Verbraucherpreise

Euro-Inflation macht unerwartet starken Sprung

Unter Volkswirten und Marktteilnehmern tobt eine Debatte über ein Comeback der Inflation – auch im Euroraum. Frisch veröffentlichte Preisdaten dürften diese Diskussion anheizen. Die EZB bleibt wohl vorerst unbeeindruckt.

Euro-Inflation macht unerwartet starken Sprung

Die Inflation im Euroraum hat zu Jahresbeginn deutlich stärker angezogen als ohnehin erwartet worden war. Die Verbraucherpreise legten gegenüber dem Vorjahresmonat um 0,9% zu, wie Eurostat in einer ersten Schätzung mitteilte. Volkswirte hatten im Schnitt mit 0,5% gerechnet, nachdem die Preise im Dezember gar noch um 0,3% gesunken waren. Das dürfte die Debatte über ein Comeback der Inflation befeuern. Die Europäische Zentralbank (EZB) wird aller Voraussicht nach trotzdem an ihrer ultraexpansiven Geldpolitik festhalten – zumal sie davon ausgeht, dass der stärkere Preisauftrieb vorübergehend ist.

Dass die Inflation spürbar anziehen würde, war allgemein erwartet worden. Hintergrund ist nicht zuletzt, dass in Deutschland die temporäre Mehrwertsteuersenkung zum Jahreswechsel ausgelaufen und eine CO2-Abgabe für Öl und andere Energieträger eingeführt worden ist. Zudem fällt der negative Basiseffekt bei den Energiepreisen infolge des Ölpreiseinbruchs zu Beginn der Coronakrise sukzessive aus der Statistik heraus – und kehrt sich tendenziell sogar um. Hinzu kommt die Hoffnung, dass sich die Euro-Wirtschaft in diesem Jahr kräftig erholt, was auch die Inflation ankurbeln sollte.

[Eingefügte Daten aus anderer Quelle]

## config.mk

```make
export PLATFORM = sky130hd
export DESIGN_NAME = counter_sched_flat
export DESIGN_NICKNAME = d
export VERILOG_FILES = /design/src/rtl/counter_sched_if.sv /design/src/rtl/counter_sched.sv /design/src/flat_wrapper.sv
export SDC_FILE = /design/constraint.sdc
export NUM_CORES = 1
export LEC_CHECK = 0
export BUFFER_PORTS_ARGS = -buffer_cell sky130_fd_sc_hd__clkbuf_2
export CAP_MARGIN = 0
export CORE_AREA = 2 2 94 96
export DETAILED_ROUTE_END_ITERATION = 6
export DIE_AREA = 0 0 96 98
export GPL_TIMING_DRIVEN = 0
export HOLD_SLACK_MARGIN = 0.1
export PLACE_DENSITY = 0.75
export SLEW_MARGIN = 20
export SYNTH_ARGS = -nofsm -noshare
export SYNTH_HDL_FRONTEND = slang
export SYNTH_SLANG_ARGS = --single-unit
export TNS_END_PERCENT = 1
```

## constraint.sdc

```tcl
create_clock -name clk -period 6.2 [get_ports clk]
set_input_delay 0 -clock clk [delete_from_list [all_inputs] [get_ports clk]]
set_output_delay 0 -clock clk [all_outputs]
set_load 0.005 [all_outputs]
```

## src/rtl/counter_sched_if.sv

```systemverilog
// Command and output-stream channels of the counter sequencer.
// The master modport is the host/consumer side; the slave modport is the sequencer.
interface counter_sched_if #(
  parameter int DATA_WIDTH = 8,
  parameter int REP_WIDTH  = 8
);
  logic                  cmd_valid;
  logic                  cmd_ready;
  logic [DATA_WIDTH-1:0] cmd_from;
  logic [DATA_WIDTH-1:0] cmd_to;
  logic [DATA_WIDTH-1:0] cmd_step;
  logic [REP_WIDTH-1:0]  cmd_reps;
  logic                  abort;
  logic [DATA_WIDTH-1:0] out;
  logic                  out_valid;
  logic                  out_ready;
  logic                  out_last;
  logic                  out_final;

  modport master (
    output cmd_valid, cmd_from, cmd_to, cmd_step, cmd_reps, abort, out_ready,
    input  cmd_ready, out, out_valid, out_last, out_final
  );

  modport slave (
    input  cmd_valid, cmd_from, cmd_to, cmd_step, cmd_reps, abort, out_ready,
    output cmd_ready, out, out_valid, out_last, out_final
  );
endinterface

```

## src/rtl/counter_sched.sv

```systemverilog
// Run-time-programmable counter sequencer: accepts a from/to/step/reps command
// and streams the count values with backpressure, flagging pass and command ends.
module counter_sched #(
  parameter int DATA_WIDTH = 8,
  parameter int REP_WIDTH  = 8
) (
  input  logic           clk,
  input  logic           rst,
  counter_sched_if.slave bus,
  output logic           busy,
  output logic           done,
  output logic           err
);

  typedef enum logic {IDLE, RUN} state_t;

  state_t                state_q, state_d;
  logic [DATA_WIDTH-1:0] out_q, out_d;
  logic                  out_valid_q, out_valid_d;
  logic                  out_last_q, out_last_d;
  logic                  out_final_q, out_final_d;
  logic                  busy_q, busy_d;
  logic                  done_q, done_d;
  logic                  err_q, err_d;
  logic [DATA_WIDTH-1:0] from_q, from_d;
  logic [DATA_WIDTH-1:0] to_q, to_d;
  logic [DATA_WIDTH-1:0] step_q, step_d;
  logic [REP_WIDTH-1:0]  reps_q, reps_d;
  logic [REP_WIDTH-1:0]  pass_q, pass_d;

  logic [DATA_WIDTH:0]   nxt;
  logic                  hs;
  logic [REP_WIDTH-1:0]  pass_inc;

  // Last-of-pass is evaluated for the value being loaded so the flag is registered with it.
  function automatic logic is_last(input logic [DATA_WIDTH-1:0] v,
                                   input logic [DATA_WIDTH-1:0] s,
                                   input logic [DATA_WIDTH-1:0] t);
    logic [DATA_WIDTH:0] n;
    n = {1'b0, v} + {1'b0, s};
    return n[DATA_WIDTH] || (n > {1'b0, t});
  endfunction

  function automatic logic is_final(input logic                 last,
                                    input logic [REP_WIDTH-1:0] reps,
                                    input logic [REP_WIDTH-1:0] pass);
    return last && (reps != '0) && (pass == reps);
  endfunction

  assign nxt      = {1'b0, out_q} + {1'b0, step_q};
  assign hs       = out_valid_q && bus.out_ready;
  assign pass_inc = pass_q + REP_WIDTH'(1);

  always_comb begin
    state_d     = state_q;
    out_d       = out_q;
    out_valid_d = out_valid_q;
    out_last_d  = out_last_q;
    out_final_d = out_final_q;
    busy_d      = busy_q;
    done_d      = 1'b0;
    err_d       = 1'b0;
    from_d      = from_q;
    to_d        = to_q;
    step_d      = step_q;
    reps_d      = reps_q;
    pass_d      = pass_q;

    unique case (state_q)
      IDLE: begin
        if (bus.cmd_valid) begin
          if ((bus.cmd_step == '0) || (bus.cmd_from > bus.cmd_to)) begin
            err_d = 1'b1;
          end else begin
            from_d      = bus.cmd_from;
            to_d        = bus.cmd_to;
            step_d      = bus.cmd_step;
            reps_d      = bus.cmd_reps;
            pass_d      = REP_WIDTH'(1);
            out_d       = bus.cmd_from;
            out_valid_d = 1'b1;
            busy_d      = 1'b1;
            out_last_d  = is_last(bus.cmd_from, bus.cmd_step, bus.cmd_to);
            out_final_d = is_final(out_last_d, bus.cmd_reps, REP_WIDTH'(1));
            state_d     = RUN;
          end
        end
      end
      RUN: begin
        if (hs && out_final_q) begin
          out_valid_d = 1'b0;
          out_last_d  = 1'b0;
          out_final_d = 1'b0;
          busy_d      = 1'b0;
          done_d      = 1'b1;
          state_d     = IDLE;
        end else if (bus.abort) begin
          out_valid_d = 1'b0;
          out_last_d  = 1'b0;
          out_final_d = 1'b0;
          busy_d      = 1'b0;
          state_d     = IDLE;
        end else if (hs) begin
          if (!out_last_q) begin
            out_d       = nxt[DATA_WIDTH-1:0];
            out_last_d  = is_last(nxt[DATA_WIDTH-1:0], step_q, to_q);
            out_final_d = is_final(out_last_d, reps_q, pass_q);
          end else begin
            // Endless mode never consults the pass count, so it is left frozen.
            if (reps_q != '0) begin
              pass_d = pass_inc;
            end
            out_d       = from_q;
            out_last_d  = is_last(from_q, step_q, to_q);
            out_final_d = is_final(out_last_d, reps_q, pass_d);
          end
        end
      end
      default: state_d = IDLE;
    endcase
  end

  always_ff @(posedge clk or posedge rst) begin
    if (rst) begin
      state_q     <= IDLE;
      out_q       <= '0;
      out_valid_q <= 1'b0;
      out_last_q  <= 1'b0;
      out_final_q <= 1'b0;
      busy_q      <= 1'b0;
      done_q      <= 1'b0;
      err_q       <= 1'b0;
      from_q      <= '0;
      to_q        <= '0;
      step_q      <= '0;
      reps_q      <= '0;
      pass_q      <= '0;
    end else begin
      state_q     <= state_d;
      out_q       <= out_d;
      out_valid_q <= out_valid_d;
      out_last_q  <= out_last_d;
      out_final_q <= out_final_d;
      busy_q      <= busy_d;
      done_q      <= done_d;
      err_q       <= err_d;
      from_q      <= from_d;
      to_q        <= to_d;
      step_q      <= step_d;
      reps_q      <= reps_d;
      pass_q      <= pass_d;
    end
  end

  assign bus.cmd_ready = (state_q == IDLE);
  assign bus.out       = out_q;
  assign bus.out_valid = out_valid_q;
  assign bus.out_last  = out_last_q;
  assign bus.out_final = out_final_q;
  assign busy          = busy_q;
  assign done          = done_q;
  assign err           = err_q;

endmodule

```

## src/flat_wrapper.sv

```systemverilog
// flat-port wrapper written by rule: the top's interface ports become plain ports
module counter_sched_flat 
#(
  parameter int DATA_WIDTH = 8,
  parameter int REP_WIDTH  = 8
)
  (clk, rst, busy, done, err, bus_cmd_valid, bus_cmd_from, bus_cmd_to, bus_cmd_step, bus_cmd_reps, bus_abort, bus_out_ready, bus_cmd_ready, bus_out, bus_out_valid, bus_out_last, bus_out_final);
  counter_sched_if #(.DATA_WIDTH(DATA_WIDTH), .REP_WIDTH(REP_WIDTH)) bus_i ();
  input  logic clk;
  input  logic rst;
  output logic busy;
  output logic done;
  output logic err;
  input wire logic [$bits(bus_i.cmd_valid)-1:0] bus_cmd_valid;
  input wire logic [$bits(bus_i.cmd_from)-1:0] bus_cmd_from;
  input wire logic [$bits(bus_i.cmd_to)-1:0] bus_cmd_to;
  input wire logic [$bits(bus_i.cmd_step)-1:0] bus_cmd_step;
  input wire logic [$bits(bus_i.cmd_reps)-1:0] bus_cmd_reps;
  input wire logic [$bits(bus_i.abort)-1:0] bus_abort;
  input wire logic [$bits(bus_i.out_ready)-1:0] bus_out_ready;
  output wire logic [$bits(bus_i.cmd_ready)-1:0] bus_cmd_ready;
  output wire logic [$bits(bus_i.out)-1:0] bus_out;
  output wire logic [$bits(bus_i.out_valid)-1:0] bus_out_valid;
  output wire logic [$bits(bus_i.out_last)-1:0] bus_out_last;
  output wire logic [$bits(bus_i.out_final)-1:0] bus_out_final;
  assign bus_i.cmd_valid = bus_cmd_valid;
  assign bus_i.cmd_from = bus_cmd_from;
  assign bus_i.cmd_to = bus_cmd_to;
  assign bus_i.cmd_step = bus_cmd_step;
  assign bus_i.cmd_reps = bus_cmd_reps;
  assign bus_i.abort = bus_abort;
  assign bus_i.out_ready = bus_out_ready;
  assign bus_cmd_ready = bus_i.cmd_ready;
  assign bus_out = bus_i.out;
  assign bus_out_valid = bus_i.out_valid;
  assign bus_out_last = bus_i.out_last;
  assign bus_out_final = bus_i.out_final;
  counter_sched #(.DATA_WIDTH(DATA_WIDTH), .REP_WIDTH(REP_WIDTH)) u_core (.clk(clk), .rst(rst), .bus(bus_i), .busy(busy), .done(done), .err(err));
endmodule
```

==> metrics.yaml <==
outcome:
  outcome: "finished, final reports clean"
cts:
  cts_setup_buffers: 0
  path_clk_slew_ns: 0.10
  clockBufferDepth: 2
  htreeDepth: 2
  cts_tree: "yes"
  ctsResizeCount: 0
  root_buffer: "clkbuf_8"
  clk_latency_ns: 0.32
  cts_sinks: 54
  cts_buffers: 5
floorplan:
  core_mm2: 0.00847
  dieArea_mm2: 0.00941
  io_pins: 52
  die_h_um: 98
  num_rows: 34
  start_util: 0.536
  die_w_um: 96
logic_synthesis:
  synth_area_per_cell_um2: 9.14
  ys_types: 49
  netlist_instances: 496
  synth_edf_count: 0
  ys_seq_area_frac: 0.298
  syn_area_mm2: 0.00454
  synth_ff_type: "dfrtp_1"
  synth-async-reset-ratio: 1.00
  yosysWarnings: 0
  synth_seq_cells: 54
  postSynthNetCount: 602
power_and_ir_drop:
  p_leak_nw: 2.51
  p_per_area_mw_per_mm2: 523
  ir_drop_mv: 0.335
detailed_routing:
  route.detailed.wl_per_inst_um: 16.7
  vias: 4027
  drc_errors: 0
  postRouteAntennaNets: 0
  drtIter0Drc: 125
  finalWirelength_um: 11600
  firstDrtPassIters: 4
  avgViaCountPerCell: 5.78
cells_and_area:
  diodes: 0
  final_cell_mix: "ha_1 (65), dfrtp_1 (54), clkbuf_2 (52)"
  nNetsFinal: 695
  final_common_cell: "ha_1"
  drive_gt1_frac: 0.161
  syn2layout_area_growth_pct: 18.2
grt:
  grt_first_pass_wirelength_um: 19700
  grt_pass1_vias: 4109
  grtUsageTotal: 0.266
  grt_overflow: 0
  antenna_found_initial: 0
  grt_max_degree: 55
placed_design:
  globalplace.congestion: 0.874
  hpwl_um: 8930
  portBuffers: 51
critical_path:
  cp.arrival_ns: 4.32
  required_ns: 6.41
  crit_path_end_kind: "register"
  crit_fanout: 5
  crit_type: "register to register"
  critPathLaunchType: "register"
sta:
  fin_crit_ns: 4.11
  fmax_ghz: 0.243
  rsz0062_at_grt: "no"
  slew_viol_final: 0
  finalSetupTns_ns: 0
  relSlewSlack: 0.554
  fin_skew_ns: 0.0119
  whs_ns: 0.153
  tightest_slew_ns: 0.670
  setup_viol: 0
  period_share: 0.663
  hold_viol_final: 0
worst_hold_path:
  hold_path_class: "input port to register"
flow_run:
  drv_cap: 0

Der Anstieg fällt aber deutlicher als prognostiziert – ähnlich wie zuvor schon isoliert in Deutschland und Frankreich. Zudem legte auch die Kerninflation ohne Energie und Lebensmittel deutlich stärker zu, als allgemein erwartet worden war. Sie sprang von 0,2% im Dezember auf 1,4%. Die Konsensschätzung hatte hier bei 0,9% gelegen. Die Kernrate gilt der EZB als besserer Gradmesser des zugrundeliegenden Preisdrucks im Euroraum. Aber auch hinter dem unerwartet starken Anstieg der Kernrate stecken Sondereffekte wie der verspätete Winterschlussverkauf. Da zeichnet sich in den nächsten Monaten eine Gegenbewegung ab.

Alles in allem dürfte die Inflation wegen der Basis- und Sondereffekte und mit einer perspektivisch erwarteten Erholung der Euro-Wirtschaft weiter anziehen. Im Herbst könnte sogar das EZB-Inflationsziel von unter, aber nahe 2% in greifbare Nähe rücken. Der weitere Verlauf ist weniger eindeutig und aktuell Gegenstand intensiver Debatten unter Volkswirten und Marktteilnehmern. Nach verbreiteter Ansicht werden auch mittelfristig insbesondere die unterausgelasteten Kapazitäten in der Industrie und am Arbeitsmarkt den Preisauftrieb bremsen. Viele Volkswirte setzen zudem darauf, dass weltweit inflationsdämpfende Faktoren wie die Globalisierung und Digitalisierung auch künftig für einen geringen Preisdruck sorgen. Demgegenüber gibt es aber auch gute Gründe anzunehmen, dass die disinflationären Kräfte der vergangenen Jahrzehnte nachlassen könnten.

Die EZB-Oberen hatten in den vergangenen Tagen und Wochen klargemacht, dass sie den sich abzeichnenden spürbaren Anstieg der Teuerung in diesem Jahr eher als ein temporäres Phänomen denn als einen neuen Trend ansehen. So sagte etwa EZB-Direktoriumsmitglied Isabel Schnabel unlängst in einem Interview: „Kurzfristig kann sich durchaus eine gewisse Dynamik entwickeln. Aber eine solche kurzfristige Entwicklung darf man nicht mit einem anhaltenden Anstieg der Inflation verwechseln, der voraussichtlich nur sehr langsam eintreten wird. Deshalb würde das unsere geldpolitischen Entscheidungen, die auf einen mittelfristigen Horizont ausgerichtet sind, nicht wesentlich beeinflussen.“ Die klare Botschaft: An der ultralockeren Geldpolitik wird der EZB-Rat erst einmal nicht rütteln.